**Information shown:**

--- src/logic/rename_unit.sv ---
// map table, circular free list and physical ready bits
`timescale 1ns/1ps

module rename_unit import core_pkg::*; (
	input  logic                  clk,
	input  logic                  rst_n_i,
	input  logic                  dispatch_en_i,
	input  logic [AREG_IDX_W-1:0] ra_i,
	input  logic [AREG_IDX_W-1:0] rb_i,
	input  logic [AREG_IDX_W-1:0] rc_i,
	input  logic                  cdb_valid_i,
	input  logic [PREG_IDX_W-1:0] cdb_tag_i,
	input  logic                  free_valid_i,
	input  logic [PREG_IDX_W-1:0] free_tag_i,
	output logic [PREG_IDX_W-1:0] opa_tag_o,
	output logic [PREG_IDX_W-1:0] opb_tag_o,
	output logic                  opa_rdy_o,
	output logic                  opb_rdy_o,
	output logic [PREG_IDX_W-1:0] new_tag_o,
	output logic [PREG_IDX_W-1:0] old_tag_o
);

	logic [PREG_IDX_W-1:0] map_tbl   [NUM_AREG];
	logic [PREG_IDX_W-1:0] free_list [NUM_PREG-NUM_AREG];
	logic [AREG_IDX_W-1:0] fl_head; // 32 free slots, same width as areg index
	logic [AREG_IDX_W-1:0] fl_tail;
	logic [NUM_PREG-1:0]   preg_rdy;
	logic                  alloc;

	assign alloc = (rc_i != ZERO_REG); // r31 never takes a tag

	always_ff @(posedge clk or negedge rst_n_i) begin
		if (!rst_n_i) begin
			for (int i = 0; i < NUM_AREG; i++) begin
				map_tbl[i] <= (i == ZERO_REG) ? '0 : PREG_IDX_W'(i + 1);
			end
			for (int i = 0; i < NUM_PREG - NUM_AREG; i++) begin
				free_list[i] <= PREG_IDX_W'(NUM_AREG + i); // tags 32..63
			end
			fl_head  <= '0;
			fl_tail  <= '0; // list starts full, head == tail
			preg_rdy <= '1;
		end else begin
			if (dispatch_en_i && alloc) begin
				map_tbl[rc_i] <= free_list[fl_head];
				fl_head       <= fl_head + 1'b1;
			end
			// a freed tag is never the one popped this cycle
			if (free_valid_i) begin
				free_list[fl_tail] <= free_tag_i;
				fl_tail            <= fl_tail + 1'b1;
			end
			if (cdb_valid_i) preg_rdy[cdb_tag_i] <= 1'b1;
			if (dispatch_en_i && alloc) preg_rdy[new_tag_o] <= 1'b0;
		end
	end

	// ====================
	// lookup in the dispatch cycle
	assign opa_tag_o = map_tbl[ra_i];
	assign opb_tag_o = map_tbl[rb_i];
	assign opa_rdy_o = preg_rdy[opa_tag_o] | (cdb_valid_i && cdb_tag_i == opa_tag_o);
	assign opb_rdy_o = preg_rdy[opb_tag_o] | (cdb_valid_i && cdb_tag_i == opb_tag_o);
	assign new_tag_o = alloc ? free_list[fl_head] : '0;
	assign old_tag_o = alloc ? map_tbl[rc_i] : '0; // old mapping, freed at retire

endmodule
==> src/source/graphCountPkg.sv <==
package graphCountPkg;

    // 7-dimensional hypercube
    parameter int nodeCount = 128;
    parameter int dimensions = 7;

    // one bit per node, set when the node is in the graph
    typedef logic [nodeCount-1:0] graph_t;

    // at most 64 components fit in the 7-cube
    typedef logic [7:0] count_t;

    // fixed stage latencies in clock cycles
    parameter int maskLatency = 2;
    parameter int singletonLatency = 3;

    // bit i of the result is set when any hypercube neighbor of node i is set in g
    function automatic graph_t neighborsOf(graph_t g);
        graph_t result;
        result = '0;
        for (int node = 0; node < nodeCount; node++) begin
            for (int d = 0; d < dimensions; d++) begin
                // neighbors differ in exactly one index bit
                result[node] = result[node] | g[node ^ (1 << d)];
            end
        end
        return result;
    endfunction

endpackage

==> src/source/delayLine.sv <==
`timescale 1ns/100ps

module delayLine #(
    parameter type payload_t = logic,
    parameter int CYCLES = 1
) (
    input  logic     clk,
    input  payload_t in,
    output payload_t out
);

    // one register per cycle of delay
    payload_t stages [CYCLES];

    always_ff @(posedge clk) begin
        stages[0] <= in;
        for (int i = 1; i < CYCLES; i++) begin
            stages[i] <= stages[i-1];
        end
    end

    assign out = stages[CYCLES-1];

endmodule

==> src/source/graphMasker.sv <==
`timescale 1ns/100ps

module graphMasker (
    input  logic                  clk,
    input  logic                  reset,
    input  graphCountPkg::graph_t top,
    input  graphCountPkg::graph_t bottom,
    output graphCountPkg::graph_t maskedGraph
);

    graphCountPkg::graph_t topReg;
    graphCountPkg::graph_t bottomReg;

    // first stage, local copies of both functions
    always_ff @(posedge clk) begin
        topReg <= top;
        bottomReg <= bottom;
    end

    // second stage, nodes of top that bottom does not cover
    always_ff @(posedge clk) begin
        if (reset) begin
            // empty graph until the first real input has passed through
            maskedGraph <= '0;
        end else begin
            maskedGraph <= topReg & ~bottomReg;
        end
    end

endmodule

==> src/source/singletonCounter.sv <==
`timescale 1ns/100ps

module singletonCounter (
    input  logic                  clk,
    input  graphCountPkg::graph_t graph,
    output graphCountPkg::count_t isolatedCount
);

    // stage one
    graphCountPkg::graph_t graphStage1;
    graphCountPkg::graph_t neighborStage1;

    // stage two
    graphCountPkg::graph_t isolatedMask;

    // stage three input
    graphCountPkg::count_t isolatedSum;

    // any neighbor present, per node
    always_ff @(posedge clk) begin
        graphStage1 <= graph;
        neighborStage1 <= graphCountPkg::neighborsOf(graph);
    end

    // present nodes with no neighbor at all
    always_ff @(posedge clk) begin
        isolatedMask <= graphStage1 & ~neighborStage1;
    end

    // population count of the isolated mask
    always_comb begin
        isolatedSum = '0;
        for (int node = 0; node < graphCountPkg::nodeCount; node++) begin
            isolatedSum = isolatedSum + graphCountPkg::count_t'(isolatedMask[node]);
        end
    end

    always_ff @(posedge clk) begin
        isolatedCount <= isolatedSum;
    end

endmodule

==> src/source/componentExplorer.sv <==
`timescale 1ns/100ps

module componentExplorer (
    input  logic                  clk,
    input  logic                  reset,
    input  logic                  start,
    input  graphCountPkg::graph_t graph,
    output logic                  done,
    output graphCountPkg::count_t multiCount
);

    // nodes not yet assigned to a finished component
    graphCountPkg::graph_t remaining;
    // component currently being flooded
    graphCountPkg::graph_t flood;

    graphCountPkg::graph_t grownFlood;
    graphCountPkg::graph_t remainingAfter;
    logic                  busy;
    logic                  floodStalled;
    logic                  floodIsMulti;

    // one-hot of the lowest set node, zero for an empty graph
    function automatic graphCountPkg::graph_t lowestNode(graphCountPkg::graph_t g);
        return g & (~g + 1'b1);
    endfunction

    always_comb begin
        // one neighbor wave, limited to unexplored nodes
        grownFlood = flood | (graphCountPkg::neighborsOf(flood) & remaining);
        floodStalled = (grownFlood == flood);
        // more than one bit set
        floodIsMulti = |(flood & (flood - 1'b1));
        remainingAfter = remaining & ~flood;
    end

    // control and count
    always_ff @(posedge clk) begin
        if (reset) begin
            busy <= 1'b0;
            done <= 1'b0;
            multiCount <= '0;
        end else begin
            done <= 1'b0;
            if (start) begin
                multiCount <= '0;
                // an empty graph finishes right away
                busy <= (graph != '0);
                done <= (graph == '0);
            end else if (busy && floodStalled) begin
                if (floodIsMulti) begin
                    multiCount <= multiCount + 1'b1;
                end
                if (remainingAfter == '0) begin
                    busy <= 1'b0;
                    done <= 1'b1;
                end
            end
        end
    end

    // flood state
    always_ff @(posedge clk) begin
        if (start) begin
            remaining <= graph;
            flood <= lowestNode(graph);
        end else if (busy) begin
            if (floodStalled) begin
                // component complete, drop it and seed the next one
                remaining <= remainingAfter;
                flood <= lowestNode(remainingAfter);
            end else begin
                flood <= grownFlood;
            end
        end
    end

endmodule
==> src/mmu/mmu_stage.sv <==
`timescale 1ns/1ps

module mmu_stage
  import mmu_pkg::*;
#(
  parameter int PLEN = 10
) (
  input  logic     clk_i,
  input  logic     reset_i,
  // Cancels whatever is pending
  input  logic     clr_i,
  // Virtual side
  input  logic     vreq_i,
  input  mem_req_t vreq_data_i,
  // Physical side
  output logic     preq_o,
  output mem_req_t preq_data_o,
  // Out of range access
  output logic     page_fault_o
);

  logic     in_range;
  logic     preq_q;
  logic     fault_q;
  mem_req_t preq_data_q;

  ////////////////////////////////////////////////////////////
  // Physical range check
  ////////////////////////////////////////////////////////////

  // All bits from PLEN upward must be clear
  assign in_range = ((vreq_data_i.adr >> PLEN) == '0);

  ////////////////////////////////////////////////////////////
  // Pipeline register
  ////////////////////////////////////////////////////////////

  // Request or fault, never both
  always_ff @(posedge clk_i) begin
    if (reset_i) begin
      preq_q  <= 1'b0;
      fault_q <= 1'b0;
    end else if (clr_i) begin
      preq_q  <= 1'b0;
      fault_q <= 1'b0;
    end else begin
      preq_q  <= vreq_i && in_range;
      fault_q <= vreq_i && !in_range;
    end
  end

  // Bare mode
  // Physical address is the virtual one, other fields pass as is
  always_ff @(posedge clk_i) begin
    if (vreq_i) begin
      preq_data_q <= vreq_data_i;
    end
  end

  assign preq_o       = preq_q;
  assign preq_data_o  = preq_data_q;
  assign page_fault_o = fault_q;

endmodule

**Requirement:** Please give the number of lines in the entries that contain the word "isolatedSum", and nothing besides it.

**Finished exercise:** 4